In 2012 & 2013, ECLIPSE once again topped independent surveys by multiple state chiropractic associations. You can read about one of those surveys here. The other was conducted by the North Carolina Chiropractic Association (NCCA) earlier this year. According to the survey, ECLIPSE was the top system preferred (of 21 systems listed). And, according to the NCCA, “ECLIPSE was strongly recommended by 71% of the people surveyed.” (That percentage includes the entire survey group – not just ECLIPSE users. And, for the record, we’re not based in those states.)

So, how does this happen? One factor that few doctors recognize is unparalleled practice management expertise, which we seem to provide as a natural part of “technical support” to clients on a routine basis.  Everyone tends to forget that when you buy software, there’s so much more to it than pre-sales hype and testimonials.  So here are just a few actual examples of the type of scenarios our HELP Desk handles daily.  Please note the variety:

Case #1: Using CMT Codes 98940, 98941 & 98942

This past January, a doctor called our HELP Desk, upset because all his ChiroCare claims were being rejected. He indicated that he was “losing thousands of dollars every week.” He further noted that he is the “chief insurance person for…” a large, well-known Midwest-based practice management firm.  At our request, he provided his clinical documentation. It was immediately apparent that he was improperly documenting & coding his visits.
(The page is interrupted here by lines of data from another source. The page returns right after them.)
File: src/rtl/core/nwm_date_unit.sv
// Date unit: three pipeline stages that find the month length and the
// weekday of the schedule's reference day. Depends on nwm_pkg.
module nwm_date_unit (
  input  logic                         clk,
  input  logic                         rst,
  input  logic                         en,
  input  logic                         in_valid,
  input  logic [nwm_pkg::YEAR_W-1:0]   year_value,
  input  logic [nwm_pkg::MONTH_W-1:0]  month_number,
  input  logic [nwm_pkg::WDAY_W-1:0]   target_weekday,
  input  logic [nwm_pkg::SCHED_W-1:0]  schedule_code,
  output nwm_pkg::nwm_ref_t            ref_info
);
  import nwm_pkg::*;

  // Stage 1 registers: shifted year and the two reciprocal products.
  logic               s1_valid;
  logic [YEAR_W-1:0]  s1_year;
  logic [14:0]        s1_yy;
  logic [27:0]        s1_p100;
  logic [29:0]        s1_p25;
  logic [MONTH_W-1:0] s1_month;
  logic [WDAY_W-1:0]  s1_target;
  logic [SCHED_W-1:0] s1_sched;

  // Stage 2 registers: century split, month length and month offset.
  logic               s2_valid;
  logic [7:0]         s2_q;
  logic [6:0]         s2_r;
  logic [DAY_W-1:0]   s2_days;
  logic [2:0]         s2_off;
  logic [WDAY_W-1:0]  s2_target;
  logic [SCHED_W-1:0] s2_sched;

  // Stage 3 registers: reference weekday.
  logic               s3_valid;
  logic [2:0]         s3_weekday;
  logic [DAY_W-1:0]   s3_days;
  logic [WDAY_W-1:0]  s3_target;
  logic [SCHED_W-1:0] s3_sched;

  logic [14:0]        yy_next;
  logic [7:0]         q100;
  logic [14:0]        r100_full;
  logic [9:0]         q25;
  logic [YEAR_W-1:0]  r25_full;
  logic               leap;
  logic [DAY_W-1:0]   ref_day;
  logic [10:0]        wsum;

  // Year shifted by four centuries, one less for January and February.
  always_comb begin
    yy_next = 15'(year_value) + 15'(YEAR_SHIFT);
    if (month_number < 4'd3) begin
      yy_next = yy_next - 15'd1;
    end
  end

  // Century split of the shifted year and leap test of the plain year.
  always_comb begin
    q100      = s1_p100[RECIP100_SH+7:RECIP100_SH];
    r100_full = s1_yy - 15'(q100) * 15'd100;
    q25       = s1_p25[RECIP25_SH+9:RECIP25_SH];
    r25_full  = s1_year - YEAR_W'(q25) * YEAR_W'(25);
    leap      = (s1_year[1:0] == 2'd0) &&
                ((r25_full[4:0] != 5'd0) || (s1_year[3:0] == 4'd0));
  end

  // Reference weekday: 124q (as 5q) + r + r/4 + q/4 + offset + day, mod 7.
  always_comb begin
    if (s2_sched == SCHED_TEENTH) begin
      ref_day = DAY_W'(TEENTH_FIRST);
    end else if (s2_sched == SCHED_LAST) begin
      ref_day = s2_days;
    end else begin
      ref_day = 5'd1;
    end
    wsum = 11'({s2_q, 2'b00}) + 11'(s2_q) + 11'(s2_q[7:2]) + 11'(s2_r) +
           11'(s2_r[6:2]) + 11'(s2_off) + 11'(ref_day);
  end

  // Valid bits of the three stages.
  always_ff @(posedge clk) begin
    if (rst) begin
      s1_valid <= 1'b0;
      s2_valid <= 1'b0;
      s3_valid <= 1'b0;
    end else if (en) begin
      s1_valid <= in_valid;
      s2_valid <= s1_valid;
      s3_valid <= s2_valid;
    end
  end

  // Payload of the three stages moves with the valid bits.
  always_ff @(posedge clk) begin
    if (en) begin
      s1_year   <= year_value;
      s1_yy     <= yy_next;
      s1_p100   <= 28'(yy_next) * 28'(RECIP100);
      s1_p25    <= 30'(year_value) * 30'(RECIP25);
      s1_month  <= month_number;
      s1_target <= (target_weekday == WDAY_ALIAS) ? WDAY_SUNDAY : target_weekday;
      s1_sched  <= schedule_code;

      s2_q      <= q100;
      s2_r      <= r100_full[6:0];
      s2_days   <= month_length(s1_month, leap);
      s2_off    <= month_offset(s1_month);
      s2_target <= s1_target;
      s2_sched  <= s1_sched;

      s3_weekday <= mod7(wsum);
      s3_days    <= s2_days;
      s3_target  <= s2_target;
      s3_sched   <= s2_sched;
    end
  end

  assign ref_info.valid      = s3_valid;
  assign ref_info.weekday    = s3_weekday;
  assign ref_info.month_days = s3_days;
  assign ref_info.target     = s3_target;
  assign ref_info.schedule   = s3_sched;

endmodule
We subsequently confirmed this directly with ChiroCare and provided him with our findings and a solution within two days. We not only explained exactly what he was doing wrong, we explained how to do it right. And this is a doctor who gets paid as an “expert” to provide practice management advice on this specific subject to our colleagues.

This past week, a doctor in MO requested help interpreting his Medicare appeal & denial. He apparently doesn’t have many Medicare patients and was unfamiliar with how to document the 98941 code submitted on his claims. We explained how to document & use CMT (his diagnoses documented 1 region — lumbar) along with Medicare P.A.R.T. We also gave the doctor some relevant links to read on the ACA website.
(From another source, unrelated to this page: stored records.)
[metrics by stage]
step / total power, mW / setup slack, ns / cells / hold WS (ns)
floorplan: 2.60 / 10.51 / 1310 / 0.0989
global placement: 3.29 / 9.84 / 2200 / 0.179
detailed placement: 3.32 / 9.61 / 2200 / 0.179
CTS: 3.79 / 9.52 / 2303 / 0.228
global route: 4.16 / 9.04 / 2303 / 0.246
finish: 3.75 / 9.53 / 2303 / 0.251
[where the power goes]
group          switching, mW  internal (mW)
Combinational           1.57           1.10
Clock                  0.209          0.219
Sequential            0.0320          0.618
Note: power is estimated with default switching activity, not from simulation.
--- config.mk ---
export PLATFORM = sky130hd
export DESIGN_NAME = ccu_post
export DESIGN_NICKNAME = d
export VERILOG_FILES = /design/src/rtl/core/ccu_pkg.sv /design/src/rtl/core/ccu_post.sv
export SDC_FILE = /design/constraint.sdc
export NUM_CORES = 1
export LEC_CHECK = 0
export ABC_AREA = 1
export ABC_CLOCK_PERIOD_IN_PS = 7630
export BUFFER_PORTS_ARGS = -buffer_cell sky130_fd_sc_hd__buf_2
export CAP_MARGIN = 30
export CELL_PAD_IN_SITES_DETAIL_PLACEMENT = 0
export CELL_PAD_IN_SITES_GLOBAL_PLACEMENT = 2
export CORE_ASPECT_RATIO = 1.75
export CORE_MARGIN = 2
export CORE_UTILIZATION = 30
export CTS_BUF_LIST = sky130_fd_sc_hd__clkbuf_4
export CTS_CLUSTER_SIZE = 28
export DETAILED_ROUTE_END_ITERATION = 12
export HOLD_SLACK_MARGIN = 0.06
export PLACE_DENSITY = 0.78
export SLEW_MARGIN = 5
export SYNTH_ARGS = -nofsm -noshare
export SYNTH_HDL_FRONTEND = slang
export SYNTH_SLANG_ARGS = --single-unit
--- constraint.sdc ---
create_clock -name i_clk -period 7.63 [get_ports i_clk]
set_clock_uncertainty 0.15 [all_clocks]
set_input_delay 0.3815 -clock i_clk [delete_from_list [all_inputs] [get_ports i_clk]]
set_output_delay 0.3815 -clock i_clk [all_outputs]
set_load 0.03 [all_outputs]
<file path="src/rtl/core/ccu_pkg.sv">
package ccu_pkg;

    // Operation codes carried in the func field.
    localparam logic [2:0] FN_ATAN    = 3'd0;
    localparam logic [2:0] FN_MAG     = 3'd1;
    localparam logic [2:0] FN_SINCOS  = 3'd2;
    localparam logic [2:0] FN_ASIN    = 3'd3;
    localparam logic [2:0] FN_ACOS    = 3'd4;

    // Steering rule that a cell applies to pick its direction.
    typedef enum logic [1:0] {
        MODE_VEC  = 2'd0,
        MODE_ROT  = 2'd1,
        MODE_ASIN = 2'd2,
        MODE_ACOS = 2'd3
    } t_mode;

    // Reduction of the integer degrees modulo 360 is split into a pass-through of the
    // low three bits and a reduction modulo 45 by reciprocal multiplication.
    localparam int MOD_UW     = 22;
    localparam int MOD_MW     = 23;
    localparam int MOD_QW     = 17;
    localparam int MOD_SHIFT  = 28;
    localparam int MOD_MUL    = 5965233;
    localparam int MOD_OFFSET = 1048590;
    localparam int MOD_DIV    = 45;

    typedef struct packed {
        logic [2:0]         func;
        logic signed [31:0] operand_a;
        logic signed [31:0] operand_b;
    } t_in;

    typedef struct packed {
        logic signed [31:0] result_a;
        logic signed [31:0] result_b;
    } t_out;

    typedef struct packed {
        t_in                item;
        logic [MOD_UW-1:0]  u;
        logic [MOD_QW-1:0]  quot;
    } t_red;

    typedef struct packed {
        t_mode              mode;
        logic [2:0]         func;
        logic               neg;
        logic signed [31:0] x;
        logic signed [31:0] y;
        logic signed [31:0] z;
        logic signed [31:0] target;
    } t_cell;

    function automatic logic signed [31:0] deg_fp(input int deg, input int fb);
        return 32'(longint'(deg) <<< fb);
    endfunction

    function automatic logic signed [31:0] gain_fp(input int fb);
        return 32'(((longint'(607253) <<< fb) + 500000) / 1000000);
    endfunction

    // Angle step i in degrees, scaled by ten thousand before conversion.
    function automatic logic signed [31:0] angle_fp(input int idx, input int fb);
        longint a;
        unique case (idx)
            0:       a = 450000;
            1:       a = 265651;
            2:       a = 140362;
            3:       a = 71250;
            4:       a = 35763;
            5:       a = 17899;
            6:       a = 8952;
            7:       a = 4476;
            8:       a = 2238;
            9:       a = 1119;
            10:      a = 560;
            11:      a = 280;
            12:      a = 140;
            13:      a = 70;
            default: a = 35;
        endcase
        return 32'(((a <<< fb) + 5000) / 10000);
    endfunction

endpackage

</file>
<file path="src/rtl/core/ccu_cell.sv">
module ccu_cell #(
    parameter int                 SHIFT = 0,
    parameter logic signed [31:0] ANGLE = 32'sd0
) (
    input  logic           i_clk,
    input  logic           i_rst_n,
    input  logic           i_valid,
    input  ccu_pkg::t_cell i_cell,
    output logic           o_ready,
    output logic           o_valid,
    output ccu_pkg::t_cell o_cell,
    input  logic           i_ready
);
    import ccu_pkg::*;

    logic  r_valid, ready, ccw, add_ang;
    t_cell r_cell, n_cell;
    logic signed [31:0] xs, ys;

    assign ready   = !r_valid || i_ready;
    assign o_ready = ready;
    assign o_valid = r_valid;
    assign o_cell  = r_cell;

    always_comb begin
        xs = i_cell.x >>> SHIFT;
        ys = i_cell.y >>> SHIFT;
        unique case (i_cell.mode)
            MODE_VEC:  ccw = !(i_cell.y > 0);
            MODE_ROT:  ccw = i_cell.target > i_cell.z;
            MODE_ASIN: ccw = i_cell.y < i_cell.target;
            MODE_ACOS: ccw = i_cell.x > i_cell.target;
            default:   ccw = 1'b0;
        endcase
        // Vectoring accumulates the angle with the opposite sense of the turn.
        add_ang = (i_cell.mode == MODE_VEC) ? !ccw : ccw;

        n_cell   = i_cell;
        n_cell.x = ccw ? (i_cell.x - ys) : (i_cell.x + ys);
        n_cell.y = ccw ? (i_cell.y + xs) : (i_cell.y - xs);
        n_cell.z = add_ang ? (i_cell.z + ANGLE) : (i_cell.z - ANGLE);
    end

    always_ff @(posedge i_clk) begin
        if (!i_rst_n) begin
            r_valid <= 1'b0;
        end else if (ready) begin
            r_valid <= i_valid;
        end
    end

    always_ff @(posedge i_clk) begin
        if (ready && i_valid) begin
            r_cell <= n_cell;
        end
    end

endmodule

</file>
<file path="config.mk">
export PLATFORM = sky130hd
export DESIGN_NAME = ccu_cell
export DESIGN_NICKNAME = d
export VERILOG_FILES = /design/src/rtl/core/ccu_pkg.sv /design/src/rtl/core/ccu_cell.sv
export SDC_FILE = /design/constraint.sdc
export NUM_CORES = 1
export LEC_CHECK = 0
export ABC_CLOCK_PERIOD_IN_PS = 4420
export BUFFER_PORTS_ARGS = -buffer_cell sky130_fd_sc_hd__buf_2
export CAP_MARGIN = 20
export CORE_ASPECT_RATIO = 1.4
export CORE_MARGIN = 2
export CORE_UTILIZATION = 56
export DETAILED_ROUTE_END_ITERATION = 8
export PLACE_DENSITY = 0.83
export SKIP_CTS_REPAIR_TIMING = 1
export SLEW_MARGIN = 20
export SYNTH_ARGS = -nofsm -noshare
export SYNTH_HDL_FRONTEND = slang
export SYNTH_SLANG_ARGS = --single-unit
</file>
<file path="constraint.sdc">
create_clock -name i_clk -period 4.42 [get_ports i_clk]
set_input_delay 0.221 -clock i_clk [delete_from_list [all_inputs] [get_ports i_clk]]
set_output_delay 0.221 -clock i_clk [all_outputs]
set_load 0.02 [all_outputs]
</file>
==> results of run 1 <==
## through the flow
| stage | power (mW) | hold WS [ns] | cells |
|---|---|---|---|
| 4_1_cts | 4.93 | -0.0548 | 1793 |
| 3_3_place_gp | 3.25 | 0.403 | 1761 |
| 6_report | 4.99 | 0.00565 | 1847 |
| 5_1_grt | 5.19 | -0.000666 | 1844 |
| 2_1_floorplan | 2.77 | 0.320 | 1257 |
| 3_5_place_dp | 3.27 | 0.399 | 1761 |
## cell type report
type	count	area (µm²)	area share [%]
inverter	166	623	4.28
tap	256	320	2.20
timing repair buffer	336	1980	13.6
clock inverter	15	249	1.71
multi-input combinational	919	6950	47.7
clock buffer	17	425	2.92
sequential	134	4010	27.6
antenna	4	10.0	0.0687
## cells in the final DEF (no fill, tap or decap), drive strengths merged, types with 4 or more instances in the layout
master | synthesis | final
or4 | 7 | 7
or3 | 10 | 10
a21boi | 7 | 7
o211ai | 14 | 14
xor2 | 4 | 4
o31ai | 12 | 12
a211oi | 10 | 10
a21oi | 130 | 130
inv | 166 | 169
a31oi | 9 | 9
nor4 | 12 | 12
buf | 24 | 286
nand4 | 24 | 24
a221oi | 4 | 4
bufinv | 0 | 6
a211o | 7 | 7
nor2 | 92 | 92
dlygate4sd3 | 0 | 50
nand3 | 19 | 19
diode | 0 | 4
a21o | 23 | 23
clkbuf | 14 | 17
o41ai | 4 | 4
nor2b | 18 | 18
nand2 | 48 | 48
o21a | 10 | 10
edfxtp | 133 | 133
xnor2 | 65 | 65
o21ai | 64 | 64
ha | 188 | 188
mux2 | 4 | 4
clkinv | 0 | 4
nand3b | 6 | 6
mux2i | 30 | 30
nor3 | 27 | 27
o21bai | 21 | 21
nand2b | 10 | 10
## cell families (layout without fill, tap and decap cells)
group	after synthesis	in the layout	share of synthesized area [%]
XOR/XNOR	69	69	5.12
flip-flops	134	134	34.0
buffers and inverters	204	534	7.19
AO/OA/AOI/OAI	342	342	18.6
adder cells (fa/ha/maj)	191	191	20.4
multiplexers	34	34	2.92
other	0	4	0
AND/OR/NAND/NOR	283	283	11.8
## metal layers
layer	share of wire (%)	vias up
met3	5.9	181
li1	-	5174
met5	0.069	-
met1	35	5188
met4	7.0	4
met2	52	559
## state kept, by name (all words and copies together), names as in the netlist
name	count
o_valid	1
o_cell	133
## synth_stat cells, types with 12 or more instances
master	number	area, µm²
ha_1	188	2350
inv_1	165	619
edfxtp_1	133	3990
a21oi_1	126	631
nor2_1	92	345
xnor2_1	65	569
o21ai_0	55	275
nand2_1	48	180
mux2i_1	30	300
nor3_1	27	135
nand4_1	24	150
a21o_1	23	173
o21bai_1	21	158
nand3_1	19	95.1
nor2b_1	18	113
clkbuf_1	14	52.6
o211ai_1	14	105
nor4_1	12	75.1
o31ai_1	12	90.1
## how the worst max path moves through the flow
| stage | start | endpoint | slack [ns] | cells after the start |
|---|---|---|---|---|
| floorplan | o_valid | o_cell[0] | 0.21 | 2 |
| global placement | i_cell[21] | o_cell[105] | 0.60 | 13 |
| detailed placement | i_cell[47] | o_cell[105] | 0.50 | 13 |
| CTS | i_cell[47] | o_cell[105] | 0.94 | 13 |
| global route | i_cell[37] | o_cell[105] | 0.03 | 14 |
| finish | i_cell[47] | o_cell[105] | 0.21 | 14 |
Case #2 Chiropractic / Physical Therapy Services

An RN called from a client office, gravely concerned that her office would be audited for “committing fraud.” She further noted that she had worked for Medicare’s investigational division, had issued audits as part of her job, and had testified in court.  This all came out while she argued her position – which was that a key provider degree type used in her office needed to be added to ECLIPSE for claim submission. We simply provided the CMS ANSI documentation to the effect that she was mistaken and helped her get her claims out in a timely manner.

Case #3: HIPAA Violation

A doctor called the HELP Desk after a patient had been accidentally deleted from the computer system. It seemed to be a simple problem. And he didn’t realize that he could have set user permissions to avoid it. But it turned out to be a bevy of HIPAA violations. Staff had sat a patient (let’s call him John) in front of one of their computer workstations. And the current user was logged in and apparently had permission to do anything. John, who has Trisomy 21, promptly deleted another patient. And the office was blissfully unaware of the potential violations. Just a decade ago, practice management consultants across the USA were basing many of their seminars on HIPAA. We advised this doctor about proper office procedures, HIPAA requirements, creation of a HIPAA Compliance Manual & appointment of a HIPAA Compliance Officer.

Case #4 OSWESTRY

This past week, it became apparent during a conversation that a doctor was unfamiliar with the OSWESTRY formula. We explained the formula and how the scoring of an OSWESTRY form works in detail. (OSWESTRY forms in ECLIPSE are scored automatically.)

Case #5 What does the HELP Desk know, anyway?

Years ago, a doctor in Binghamton, NY called the HELP Desk with questions about Medicare changes in that part of NY. The HELP Desk Director called Mike for a quick explanation (the changes were brand new) and relayed them to the doctor. Hours later, Mike got another call from the #2 at Markson Management Systems (MMS) with the same question. (At that time MMS was one of the largest chiropractic specific practice management firms nationwide.) Curious, Mike asked why. As it turns out, the doctor didn’t believe the “computer guys” and sought an answer from the consultants she paid thousands of dollars to annually for advice. To this day, she has no clue that both responses ultimately came from the same person!